(Saved data entries)
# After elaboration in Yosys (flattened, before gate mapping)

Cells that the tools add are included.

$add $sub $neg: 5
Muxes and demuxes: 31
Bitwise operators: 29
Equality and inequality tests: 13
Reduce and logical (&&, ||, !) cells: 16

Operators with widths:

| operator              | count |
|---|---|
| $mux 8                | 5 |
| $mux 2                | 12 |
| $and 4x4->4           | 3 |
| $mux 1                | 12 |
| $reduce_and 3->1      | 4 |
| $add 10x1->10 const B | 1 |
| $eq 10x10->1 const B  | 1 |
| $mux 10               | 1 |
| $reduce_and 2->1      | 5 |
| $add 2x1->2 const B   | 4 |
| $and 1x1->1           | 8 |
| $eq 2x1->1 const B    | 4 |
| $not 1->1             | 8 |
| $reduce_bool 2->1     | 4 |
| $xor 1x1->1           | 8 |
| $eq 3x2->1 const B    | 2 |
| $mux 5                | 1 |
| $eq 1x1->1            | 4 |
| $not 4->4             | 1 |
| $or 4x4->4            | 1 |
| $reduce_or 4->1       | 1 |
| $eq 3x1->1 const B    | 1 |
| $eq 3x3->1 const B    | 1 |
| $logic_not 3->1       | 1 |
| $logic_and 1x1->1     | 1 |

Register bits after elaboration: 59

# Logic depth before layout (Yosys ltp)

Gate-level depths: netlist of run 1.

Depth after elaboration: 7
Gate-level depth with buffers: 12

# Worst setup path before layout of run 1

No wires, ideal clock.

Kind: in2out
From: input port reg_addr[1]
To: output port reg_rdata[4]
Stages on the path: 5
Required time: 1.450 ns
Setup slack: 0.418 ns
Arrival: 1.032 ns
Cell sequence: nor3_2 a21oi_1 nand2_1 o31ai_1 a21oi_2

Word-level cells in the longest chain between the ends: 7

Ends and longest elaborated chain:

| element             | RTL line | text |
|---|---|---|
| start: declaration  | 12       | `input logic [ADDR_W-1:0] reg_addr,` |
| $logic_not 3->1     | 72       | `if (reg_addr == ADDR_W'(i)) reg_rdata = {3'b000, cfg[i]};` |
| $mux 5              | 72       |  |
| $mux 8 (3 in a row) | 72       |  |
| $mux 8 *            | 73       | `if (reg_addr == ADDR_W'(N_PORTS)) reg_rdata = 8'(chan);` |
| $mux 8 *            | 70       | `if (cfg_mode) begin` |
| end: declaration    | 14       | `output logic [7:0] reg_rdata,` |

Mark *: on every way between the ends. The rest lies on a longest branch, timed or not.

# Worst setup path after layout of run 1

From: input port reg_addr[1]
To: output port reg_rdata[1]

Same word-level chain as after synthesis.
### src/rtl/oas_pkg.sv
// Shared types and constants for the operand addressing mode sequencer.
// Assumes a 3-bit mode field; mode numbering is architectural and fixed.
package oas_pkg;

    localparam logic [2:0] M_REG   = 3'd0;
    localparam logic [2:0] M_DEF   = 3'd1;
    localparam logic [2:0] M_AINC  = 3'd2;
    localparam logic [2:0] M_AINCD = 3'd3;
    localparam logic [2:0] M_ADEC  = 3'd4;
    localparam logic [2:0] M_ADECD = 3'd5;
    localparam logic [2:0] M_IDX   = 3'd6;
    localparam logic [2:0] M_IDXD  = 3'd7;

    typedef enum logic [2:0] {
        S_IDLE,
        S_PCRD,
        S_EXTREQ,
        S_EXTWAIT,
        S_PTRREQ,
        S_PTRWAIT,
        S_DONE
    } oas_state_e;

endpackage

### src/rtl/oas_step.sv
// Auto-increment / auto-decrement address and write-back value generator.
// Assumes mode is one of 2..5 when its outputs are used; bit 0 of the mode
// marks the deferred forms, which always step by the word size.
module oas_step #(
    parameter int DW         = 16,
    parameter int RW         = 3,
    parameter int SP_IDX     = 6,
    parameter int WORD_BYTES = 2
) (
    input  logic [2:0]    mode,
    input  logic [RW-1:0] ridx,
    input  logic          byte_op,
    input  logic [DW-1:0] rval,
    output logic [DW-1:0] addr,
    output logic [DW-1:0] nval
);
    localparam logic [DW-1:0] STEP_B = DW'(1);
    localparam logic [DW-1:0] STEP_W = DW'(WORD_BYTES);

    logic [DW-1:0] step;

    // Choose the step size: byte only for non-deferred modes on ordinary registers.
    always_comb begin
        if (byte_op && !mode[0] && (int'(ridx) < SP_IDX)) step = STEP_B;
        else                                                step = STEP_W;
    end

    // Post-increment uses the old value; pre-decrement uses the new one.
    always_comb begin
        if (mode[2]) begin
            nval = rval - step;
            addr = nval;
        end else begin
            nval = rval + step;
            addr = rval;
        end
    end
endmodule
* * *
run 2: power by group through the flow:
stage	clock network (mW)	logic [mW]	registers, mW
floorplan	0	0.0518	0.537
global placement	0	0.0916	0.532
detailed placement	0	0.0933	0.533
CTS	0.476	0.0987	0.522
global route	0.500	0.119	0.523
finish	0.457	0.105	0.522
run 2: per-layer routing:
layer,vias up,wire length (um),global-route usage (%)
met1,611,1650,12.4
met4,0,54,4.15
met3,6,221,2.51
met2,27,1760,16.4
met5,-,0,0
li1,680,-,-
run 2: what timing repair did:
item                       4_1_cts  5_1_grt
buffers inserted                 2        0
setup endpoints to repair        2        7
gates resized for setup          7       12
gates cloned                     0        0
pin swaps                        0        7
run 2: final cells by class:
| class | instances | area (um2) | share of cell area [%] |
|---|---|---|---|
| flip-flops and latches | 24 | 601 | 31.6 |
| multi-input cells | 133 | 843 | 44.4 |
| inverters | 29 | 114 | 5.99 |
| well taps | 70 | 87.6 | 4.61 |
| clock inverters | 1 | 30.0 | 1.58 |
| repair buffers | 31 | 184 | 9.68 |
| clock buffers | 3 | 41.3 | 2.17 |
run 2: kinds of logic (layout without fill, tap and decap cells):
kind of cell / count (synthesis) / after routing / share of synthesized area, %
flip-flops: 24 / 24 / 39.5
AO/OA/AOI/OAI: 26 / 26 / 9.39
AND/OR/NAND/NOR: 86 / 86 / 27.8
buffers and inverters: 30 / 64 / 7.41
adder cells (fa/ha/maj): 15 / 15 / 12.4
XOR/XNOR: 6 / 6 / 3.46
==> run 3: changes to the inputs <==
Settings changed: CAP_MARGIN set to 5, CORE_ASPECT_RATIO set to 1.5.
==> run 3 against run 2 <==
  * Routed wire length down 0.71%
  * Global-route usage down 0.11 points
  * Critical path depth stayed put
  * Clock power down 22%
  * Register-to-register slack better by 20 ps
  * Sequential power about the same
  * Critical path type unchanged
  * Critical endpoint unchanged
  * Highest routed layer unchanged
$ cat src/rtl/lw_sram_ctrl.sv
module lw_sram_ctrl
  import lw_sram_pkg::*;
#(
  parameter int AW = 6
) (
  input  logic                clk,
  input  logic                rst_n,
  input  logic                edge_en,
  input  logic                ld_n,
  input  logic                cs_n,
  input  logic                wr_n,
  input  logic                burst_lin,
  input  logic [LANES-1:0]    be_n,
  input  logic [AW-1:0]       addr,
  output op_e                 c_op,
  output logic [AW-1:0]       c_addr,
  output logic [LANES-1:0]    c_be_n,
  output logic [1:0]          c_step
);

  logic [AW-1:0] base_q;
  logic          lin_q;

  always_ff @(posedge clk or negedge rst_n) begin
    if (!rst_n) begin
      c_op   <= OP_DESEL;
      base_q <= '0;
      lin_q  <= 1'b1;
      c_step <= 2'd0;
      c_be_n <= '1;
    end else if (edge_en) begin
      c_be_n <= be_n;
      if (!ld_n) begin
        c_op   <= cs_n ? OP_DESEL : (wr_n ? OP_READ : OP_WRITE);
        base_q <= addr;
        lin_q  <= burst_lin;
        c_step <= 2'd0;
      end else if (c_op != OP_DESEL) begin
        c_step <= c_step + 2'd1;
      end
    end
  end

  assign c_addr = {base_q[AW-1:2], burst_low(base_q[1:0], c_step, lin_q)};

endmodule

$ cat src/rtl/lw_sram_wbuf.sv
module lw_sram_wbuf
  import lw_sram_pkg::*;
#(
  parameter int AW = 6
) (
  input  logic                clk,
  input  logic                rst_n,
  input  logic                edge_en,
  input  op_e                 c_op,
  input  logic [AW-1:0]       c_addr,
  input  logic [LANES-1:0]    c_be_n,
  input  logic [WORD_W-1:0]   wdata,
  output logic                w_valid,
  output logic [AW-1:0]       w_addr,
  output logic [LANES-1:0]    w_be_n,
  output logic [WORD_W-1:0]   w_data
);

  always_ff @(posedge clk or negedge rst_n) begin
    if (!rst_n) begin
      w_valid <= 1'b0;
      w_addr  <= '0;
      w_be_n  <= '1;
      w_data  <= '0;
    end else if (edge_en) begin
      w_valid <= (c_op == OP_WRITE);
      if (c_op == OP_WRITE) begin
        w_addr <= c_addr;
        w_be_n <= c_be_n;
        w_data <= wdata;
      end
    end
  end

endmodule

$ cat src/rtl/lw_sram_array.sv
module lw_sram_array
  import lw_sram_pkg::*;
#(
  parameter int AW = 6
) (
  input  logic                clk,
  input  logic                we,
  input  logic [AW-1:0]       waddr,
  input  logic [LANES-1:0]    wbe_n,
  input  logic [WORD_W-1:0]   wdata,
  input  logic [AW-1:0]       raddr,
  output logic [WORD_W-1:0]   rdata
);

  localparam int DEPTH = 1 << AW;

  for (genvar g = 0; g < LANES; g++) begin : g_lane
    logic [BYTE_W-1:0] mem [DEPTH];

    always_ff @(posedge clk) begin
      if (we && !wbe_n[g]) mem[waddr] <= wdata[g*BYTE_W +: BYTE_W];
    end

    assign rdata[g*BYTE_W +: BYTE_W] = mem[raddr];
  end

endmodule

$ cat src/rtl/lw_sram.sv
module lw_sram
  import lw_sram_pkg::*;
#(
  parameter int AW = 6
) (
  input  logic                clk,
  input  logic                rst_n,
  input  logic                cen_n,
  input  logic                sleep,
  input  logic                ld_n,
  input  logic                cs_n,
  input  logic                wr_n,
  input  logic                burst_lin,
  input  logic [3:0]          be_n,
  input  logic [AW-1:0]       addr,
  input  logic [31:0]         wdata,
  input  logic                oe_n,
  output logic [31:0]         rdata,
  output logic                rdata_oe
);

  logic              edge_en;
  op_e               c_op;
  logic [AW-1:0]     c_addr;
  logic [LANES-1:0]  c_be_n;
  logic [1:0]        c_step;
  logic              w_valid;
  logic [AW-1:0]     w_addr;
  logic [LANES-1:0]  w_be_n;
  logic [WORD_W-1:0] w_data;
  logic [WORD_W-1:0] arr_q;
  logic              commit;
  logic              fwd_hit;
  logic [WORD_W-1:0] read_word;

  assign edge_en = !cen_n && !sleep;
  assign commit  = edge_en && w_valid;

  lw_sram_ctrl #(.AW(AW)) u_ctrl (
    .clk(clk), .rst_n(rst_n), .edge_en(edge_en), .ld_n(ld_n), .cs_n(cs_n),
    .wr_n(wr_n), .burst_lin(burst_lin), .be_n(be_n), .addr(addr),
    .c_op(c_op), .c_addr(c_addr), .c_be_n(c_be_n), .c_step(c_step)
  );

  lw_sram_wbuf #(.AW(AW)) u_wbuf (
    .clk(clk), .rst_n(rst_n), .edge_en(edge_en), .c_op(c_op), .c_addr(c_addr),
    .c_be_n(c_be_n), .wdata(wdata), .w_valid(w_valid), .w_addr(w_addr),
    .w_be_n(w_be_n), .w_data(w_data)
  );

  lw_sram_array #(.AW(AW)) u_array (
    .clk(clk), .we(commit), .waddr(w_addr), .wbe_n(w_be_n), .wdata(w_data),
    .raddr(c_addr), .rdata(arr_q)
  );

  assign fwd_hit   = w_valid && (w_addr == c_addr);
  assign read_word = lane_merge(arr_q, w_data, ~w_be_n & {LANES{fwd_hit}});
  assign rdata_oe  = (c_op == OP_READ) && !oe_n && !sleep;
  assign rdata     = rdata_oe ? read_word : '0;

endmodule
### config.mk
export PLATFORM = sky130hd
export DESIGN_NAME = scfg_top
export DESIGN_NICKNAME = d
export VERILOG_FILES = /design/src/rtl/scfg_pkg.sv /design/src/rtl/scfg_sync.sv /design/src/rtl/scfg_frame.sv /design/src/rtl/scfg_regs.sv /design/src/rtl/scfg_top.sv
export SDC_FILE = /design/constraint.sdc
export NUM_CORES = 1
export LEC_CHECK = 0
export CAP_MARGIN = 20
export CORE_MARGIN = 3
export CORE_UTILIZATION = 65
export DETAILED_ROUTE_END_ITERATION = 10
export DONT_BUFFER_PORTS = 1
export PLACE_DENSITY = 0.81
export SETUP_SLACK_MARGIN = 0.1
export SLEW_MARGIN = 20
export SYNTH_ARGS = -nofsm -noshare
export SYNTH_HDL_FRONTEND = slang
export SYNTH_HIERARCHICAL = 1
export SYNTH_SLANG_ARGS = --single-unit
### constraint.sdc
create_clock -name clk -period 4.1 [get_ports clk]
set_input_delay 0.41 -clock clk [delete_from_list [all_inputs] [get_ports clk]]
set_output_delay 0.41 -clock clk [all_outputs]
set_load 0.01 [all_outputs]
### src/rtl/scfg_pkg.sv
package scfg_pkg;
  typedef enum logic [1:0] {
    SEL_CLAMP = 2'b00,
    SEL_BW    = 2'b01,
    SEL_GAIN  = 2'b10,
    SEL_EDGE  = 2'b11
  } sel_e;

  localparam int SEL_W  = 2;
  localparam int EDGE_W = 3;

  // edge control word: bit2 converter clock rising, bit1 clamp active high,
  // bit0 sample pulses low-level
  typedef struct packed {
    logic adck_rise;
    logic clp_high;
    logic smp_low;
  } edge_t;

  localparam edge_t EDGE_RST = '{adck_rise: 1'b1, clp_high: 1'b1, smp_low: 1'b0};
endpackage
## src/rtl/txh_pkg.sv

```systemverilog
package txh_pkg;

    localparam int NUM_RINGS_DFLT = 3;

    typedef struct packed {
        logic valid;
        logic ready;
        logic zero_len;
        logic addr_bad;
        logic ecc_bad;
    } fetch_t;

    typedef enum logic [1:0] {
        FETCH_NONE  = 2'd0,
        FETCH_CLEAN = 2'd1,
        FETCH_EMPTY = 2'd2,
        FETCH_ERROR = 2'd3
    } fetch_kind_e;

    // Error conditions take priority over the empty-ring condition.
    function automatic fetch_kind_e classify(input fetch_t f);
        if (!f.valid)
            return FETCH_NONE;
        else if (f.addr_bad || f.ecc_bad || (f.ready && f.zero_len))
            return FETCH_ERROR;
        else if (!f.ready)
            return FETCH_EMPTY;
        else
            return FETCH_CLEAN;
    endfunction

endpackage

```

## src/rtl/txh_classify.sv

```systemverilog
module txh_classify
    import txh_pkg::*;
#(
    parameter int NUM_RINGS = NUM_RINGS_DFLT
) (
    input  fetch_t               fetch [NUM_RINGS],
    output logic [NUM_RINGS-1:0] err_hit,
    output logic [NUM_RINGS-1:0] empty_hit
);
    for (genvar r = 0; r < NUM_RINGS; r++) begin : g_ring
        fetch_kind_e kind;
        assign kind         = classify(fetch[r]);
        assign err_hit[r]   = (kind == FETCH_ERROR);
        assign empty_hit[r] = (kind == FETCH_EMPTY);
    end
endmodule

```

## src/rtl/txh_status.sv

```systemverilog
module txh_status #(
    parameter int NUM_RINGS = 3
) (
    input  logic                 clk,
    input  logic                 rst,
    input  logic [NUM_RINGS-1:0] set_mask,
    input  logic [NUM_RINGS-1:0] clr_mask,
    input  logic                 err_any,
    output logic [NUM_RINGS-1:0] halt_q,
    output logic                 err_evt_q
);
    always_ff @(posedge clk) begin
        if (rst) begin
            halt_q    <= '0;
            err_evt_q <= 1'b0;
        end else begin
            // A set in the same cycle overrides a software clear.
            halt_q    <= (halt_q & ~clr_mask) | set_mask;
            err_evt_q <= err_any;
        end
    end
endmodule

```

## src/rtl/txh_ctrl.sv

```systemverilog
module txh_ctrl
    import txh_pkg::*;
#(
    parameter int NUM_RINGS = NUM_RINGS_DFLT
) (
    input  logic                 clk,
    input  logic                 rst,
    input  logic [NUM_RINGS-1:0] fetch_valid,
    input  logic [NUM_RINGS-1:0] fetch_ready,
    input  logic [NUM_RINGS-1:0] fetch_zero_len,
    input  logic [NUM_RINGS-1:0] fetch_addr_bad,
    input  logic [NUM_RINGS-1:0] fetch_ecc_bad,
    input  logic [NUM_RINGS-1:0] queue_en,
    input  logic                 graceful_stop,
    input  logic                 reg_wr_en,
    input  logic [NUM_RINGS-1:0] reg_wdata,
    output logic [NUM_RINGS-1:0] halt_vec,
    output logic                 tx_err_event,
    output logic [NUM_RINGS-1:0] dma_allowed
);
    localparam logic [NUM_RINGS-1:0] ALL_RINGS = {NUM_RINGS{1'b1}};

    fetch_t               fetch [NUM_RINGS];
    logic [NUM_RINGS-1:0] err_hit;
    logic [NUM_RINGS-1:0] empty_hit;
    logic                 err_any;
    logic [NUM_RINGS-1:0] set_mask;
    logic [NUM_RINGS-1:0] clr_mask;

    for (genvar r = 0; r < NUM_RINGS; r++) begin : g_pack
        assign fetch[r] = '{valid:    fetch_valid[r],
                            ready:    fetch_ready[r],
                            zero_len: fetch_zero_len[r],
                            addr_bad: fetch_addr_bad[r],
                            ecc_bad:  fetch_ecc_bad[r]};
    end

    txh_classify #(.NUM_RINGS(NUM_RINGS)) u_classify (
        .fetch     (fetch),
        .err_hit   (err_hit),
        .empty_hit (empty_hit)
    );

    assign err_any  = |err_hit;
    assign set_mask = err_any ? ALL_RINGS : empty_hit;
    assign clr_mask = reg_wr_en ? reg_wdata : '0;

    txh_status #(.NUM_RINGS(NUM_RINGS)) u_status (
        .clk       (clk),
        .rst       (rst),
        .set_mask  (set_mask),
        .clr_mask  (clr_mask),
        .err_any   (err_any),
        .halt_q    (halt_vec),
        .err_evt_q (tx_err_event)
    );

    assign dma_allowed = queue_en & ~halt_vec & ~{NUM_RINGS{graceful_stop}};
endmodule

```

About this task :: In the entries above, find the line holding "run 3: changes" and the line holding "Critical endpoint unchanged", then retype exactly those two lines and every line between them, and nothing else.

Solution to the exercise ::
==> run 3: changes to the inputs <==
Settings changed: CAP_MARGIN set to 5, CORE_ASPECT_RATIO set to 1.5.
==> run 3 against run 2 <==
  * Routed wire length down 0.71%
  * Global-route usage down 0.11 points
  * Critical path depth stayed put
  * Clock power down 22%
  * Register-to-register slack better by 20 ps
  * Sequential power about the same
  * Critical path type unchanged
  * Critical endpoint unchanged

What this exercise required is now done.